What you have to do ▸ Scan the entries for "global". Every line that holds it is to be copied.

**** Data provided

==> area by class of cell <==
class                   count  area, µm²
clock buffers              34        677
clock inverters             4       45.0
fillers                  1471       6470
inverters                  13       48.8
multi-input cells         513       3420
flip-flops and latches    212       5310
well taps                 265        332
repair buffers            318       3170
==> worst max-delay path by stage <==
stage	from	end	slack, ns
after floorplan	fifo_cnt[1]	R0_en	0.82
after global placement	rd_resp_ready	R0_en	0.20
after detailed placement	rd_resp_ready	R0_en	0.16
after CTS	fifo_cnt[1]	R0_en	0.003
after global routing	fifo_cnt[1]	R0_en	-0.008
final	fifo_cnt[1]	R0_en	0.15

********

Solution for this problem ▸
after global placement	rd_resp_ready	R0_en	0.20
after global routing	fifo_cnt[1]	R0_en	-0.008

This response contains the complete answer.